PPE, work instructions for PPE supplied to employees. If just PPE suppliers’ instructions are supplied to employees would this be enough on its own?

(SV): “No, you must ensure employees are trained to use it properly and know how to detect and report any faults. Regulation 9 of The Personal Protective Equipment at Work Regulations 1992 requires that employers to enable the employee to know:

  • The risk or risks which the personal protective equipment will avoid or limit;
  • The purpose for which and the manner in which personal protective equipment is to be used; and
  • Any action to be taken by the employee to ensure that the personal protective equipment remains in an efficient state, in efficient working order and in good repair.”

Will the HSE still attach an electronic copy of the F2508 to an online submission?

(SV): “No. When form F2508 is submitted notifiers will no longer receive an email copy. However, when you submit the form online you will see receive the RIDDOR reference number. At this point the ‘Download PDF’ button is visible which will allow you to save and print a copy of the form.”

With regards welding and RPE, is face fit testing mandatory; what is the current status with people with beards; do the face fi testers have to be to a certain competency level?

(SV): “Face fit testing is required depending in the type of RPE equipment, but it’s not always mandatory. It depends on the equipment models, but for example if it is tight fitting such as a twin-filter respirator with welding visor, it would require face-fit.

“For people with beards, as an employer you cannot demand they are cleanly shaven to allow for tight fitting RPE only. RPE is available in different sizes or as a hood version to allow for facial hair. You could also explore loose fitting RPE that would not require a face fit test.

“In relation to competency level – RPE fit testing should be conducted by a competent person. Competence can be demonstrated through achieving accreditation under the Fit2Fit RPE Fit Test Providers’ Accreditation scheme. This scheme has been developed by the British Safety Industry Federation (BSIF) together with industry stakeholders and is supported by HSE. The scheme is not compulsory and you are free to take other action to comply with the law.

“If LEV is in place, RPE could still be needed depending on the materials being welded, for example if LEV is unable to control fume capture then RPE is also required. This would be if Welding or hot cutting materials containing cadmium, or painted with lead or chromate paints where the coating can’t be removed. HSE guidance 153 provides further examples of when both extraction and RPE should be considered.”

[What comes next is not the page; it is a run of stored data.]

[config.mk]
export PLATFORM = sky130hd
export DESIGN_NAME = ps2_rx
export DESIGN_NICKNAME = d
export VERILOG_FILES = /design/src/rtl/ps2_rx.sv
export SDC_FILE = /design/constraint.sdc
export NUM_CORES = 1
export LEC_CHECK = 0
export ABC_AREA = 1
export CAP_MARGIN = 25
export CORE_ASPECT_RATIO = 0.75
export CORE_MARGIN = 2
export CORE_UTILIZATION = 40
export CTS_CLUSTER_SIZE = 28
export DETAILED_ROUTE_END_ITERATION = 10
export GPL_TIMING_DRIVEN = 0
export SLEW_MARGIN = 20
export SYNTH_ARGS = -nofsm -noshare
export SYNTH_HDL_FRONTEND = slang
export SYNTH_SLANG_ARGS = --single-unit
export TNS_END_PERCENT = 1
[constraint.sdc]
create_clock -name clk -period 4 [get_ports clk]
set_input_delay 1 -clock clk [delete_from_list [all_inputs] [get_ports clk]]
set_output_delay 1 -clock clk [all_outputs]
set_load 0.01 [all_outputs]
File: src/rtl/strb_bus_rr_arbiter.sv
// ---------------------------------------------------------------------------
// strb_bus_rr_arbiter
//
// Shares one strobe/ack slave between NUM_MST masters using round-robin
// arbitration. Each master sees the same protocol it would see on a direct
// slave connection. A wait timer aborts a transaction whose slave never acks.
//
// Handshake (both sides): a requester raises strb with we/addr/wdata stable
// and holds them until it samples the one-cycle completion (ack, or err on
// the master side); the strb drop then follows in the next cycle.
//
// Ports:
//   clk, rst            clock, synchronous active-high reset
//   m_strb/m_we         per-master strobe / write enable
//   m_addr/m_wdata      packed per-master address / write data
//   m_rdata             shared read data, valid with the owner's m_ack
//   m_ack/m_err         one-cycle completion / timeout-abort pulses
//   gnt                 one-hot grant (nonzero in BUSY and DONE)
//   busy                high whenever the arbiter is not idle
//   s_we/s_strb/s_addr/s_wdata/s_rdata/s_ack   slave-side bus
// ---------------------------------------------------------------------------
module strb_bus_rr_arbiter #(
    parameter int NUM_MST = 4,
    parameter int AW      = 8,
    parameter int DW      = 8,
    parameter int TIMEOUT = 15
) (
    input  logic                  clk,
    input  logic                  rst,
    input  logic [NUM_MST-1:0]    m_strb,
    input  logic [NUM_MST-1:0]    m_we,
    input  logic [NUM_MST*AW-1:0] m_addr,
    input  logic [NUM_MST*DW-1:0] m_wdata,
    output logic [DW-1:0]         m_rdata,
    output logic [NUM_MST-1:0]    m_ack,
    output logic [NUM_MST-1:0]    m_err,
    output logic [NUM_MST-1:0]    gnt,
    output logic                  busy,
    output logic                  s_we,
    output logic                  s_strb,
    output logic [AW-1:0]         s_addr,
    output logic [DW-1:0]         s_wdata,
    input  logic [DW-1:0]         s_rdata,
    input  logic                  s_ack
);

    localparam int PW = (NUM_MST > 1) ? $clog2(NUM_MST) : 1;
    localparam int TW = $clog2(TIMEOUT + 1);

    typedef enum logic [1:0] {
        S_IDLE = 2'd0,
        S_BUSY = 2'd1,
        S_DONE = 2'd2
    } state_t;

    state_t         state_q, state_d;
    logic [PW-1:0]  ptr_q, ptr_d;
    logic [PW-1:0]  win_q, win_d;
    logic [TW-1:0]  timer_q, timer_d;

    logic                  s_strb_d, s_we_d, busy_d;
    logic [AW-1:0]         s_addr_d;
    logic [DW-1:0]         s_wdata_d, m_rdata_d;
    logic [NUM_MST-1:0]    m_ack_d, m_err_d, gnt_d;

    // Round-robin pick: first requesting master scanning ptr, ptr+1, ...
    logic          req_found;
    logic [PW-1:0] req_idx;

    always_comb begin
        int cand;
        req_found = 1'b0;
        req_idx   = '0;
        cand      = 0;
        for (int k = 0; k < NUM_MST; k++) begin
            cand = int'(ptr_q) + k;
            if (cand >= NUM_MST) begin
                cand = cand - NUM_MST;
            end
            if (!req_found && m_strb[cand]) begin
                req_found = 1'b1;
                req_idx   = PW'(cand);
            end
        end
    end

    // Pointer moves just past the master that finished (ack or abort).
    logic [PW-1:0] ptr_after_win;
    assign ptr_after_win = (win_q == PW'(NUM_MST - 1)) ? '0 : win_q + 1'b1;

    always_comb begin
        state_d   = state_q;
        ptr_d     = ptr_q;
        win_d     = win_q;
        timer_d   = timer_q;
        s_strb_d  = s_strb;
        s_we_d    = s_we;
        s_addr_d  = s_addr;
        s_wdata_d = s_wdata;
        m_rdata_d = m_rdata;
        m_ack_d   = m_ack;
        m_err_d   = m_err;
        gnt_d     = gnt;

        case (state_q)
            S_IDLE: begin
                if (req_found) begin
                    win_d          = req_idx;
                    s_we_d         = m_we[req_idx];
                    s_addr_d       = m_addr[int'(req_idx)*AW +: AW];
                    s_wdata_d      = m_wdata[int'(req_idx)*DW +: DW];
                    s_strb_d       = 1'b1;
                    gnt_d          = '0;
                    gnt_d[req_idx] = 1'b1;
                    timer_d        = '0;
                    state_d        = S_BUSY;
                end
            end
            S_BUSY: begin
                // An ack arriving in the last allowed cycle still wins.
                if (s_ack) begin
                    s_strb_d       = 1'b0;
                    m_ack_d[win_q] = 1'b1;
                    m_rdata_d      = s_rdata;
                    ptr_d          = ptr_after_win;
                    state_d        = S_DONE;
                end else if (timer_q == TW'(TIMEOUT - 1)) begin
                    s_strb_d       = 1'b0;
                    m_err_d[win_q] = 1'b1;
                    ptr_d          = ptr_after_win;
                    state_d        = S_DONE;
                end else begin
                    timer_d = timer_q + 1'b1;
                end
            end
            S_DONE: begin
                // One dead cycle lets the finished master drop its strobe
                // before arbitration looks at m_strb again.
                m_ack_d = '0;
                m_err_d = '0;
                gnt_d   = '0;
                state_d = S_IDLE;
            end
            default: begin
                state_d = S_IDLE;
            end
        endcase

        busy_d = (state_d != S_IDLE);
    end

    always_ff @(posedge clk) begin
        if (rst) begin
            state_q <= S_IDLE;
            ptr_q   <= '0;
            win_q   <= '0;
            timer_q <= '0;
            s_strb  <= 1'b0;
            s_we    <= 1'b0;
            s_addr  <= '0;
            s_wdata <= '0;
            m_rdata <= '0;
            m_ack   <= '0;
            m_err   <= '0;
            gnt     <= '0;
            busy    <= 1'b0;
        end else begin
            state_q <= state_d;
            ptr_q   <= ptr_d;
            win_q   <= win_d;
            timer_q <= timer_d;
            s_strb  <= s_strb_d;
            s_we    <= s_we_d;
            s_addr  <= s_addr_d;
            s_wdata <= s_wdata_d;
            m_rdata <= m_rdata_d;
            m_ack   <= m_ack_d;
            m_err   <= m_err_d;
            gnt     <= gnt_d;
            busy    <= busy_d;
        end
    end

endmodule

Is this in relation to all welding or steel welding? Does it cover aluminium?

(SV): “Different types of RPE is available for a variety of welding and each situation should consider all factors. Generally for aluminium welding only (with no mix of other materials) or high volume production welding using TIG on aluminium – extraction is only required. For a mixture of materials, the HSE guidance 153 mentioned above provides a selection of different scenarios where both RPE and LEV may be necessary.”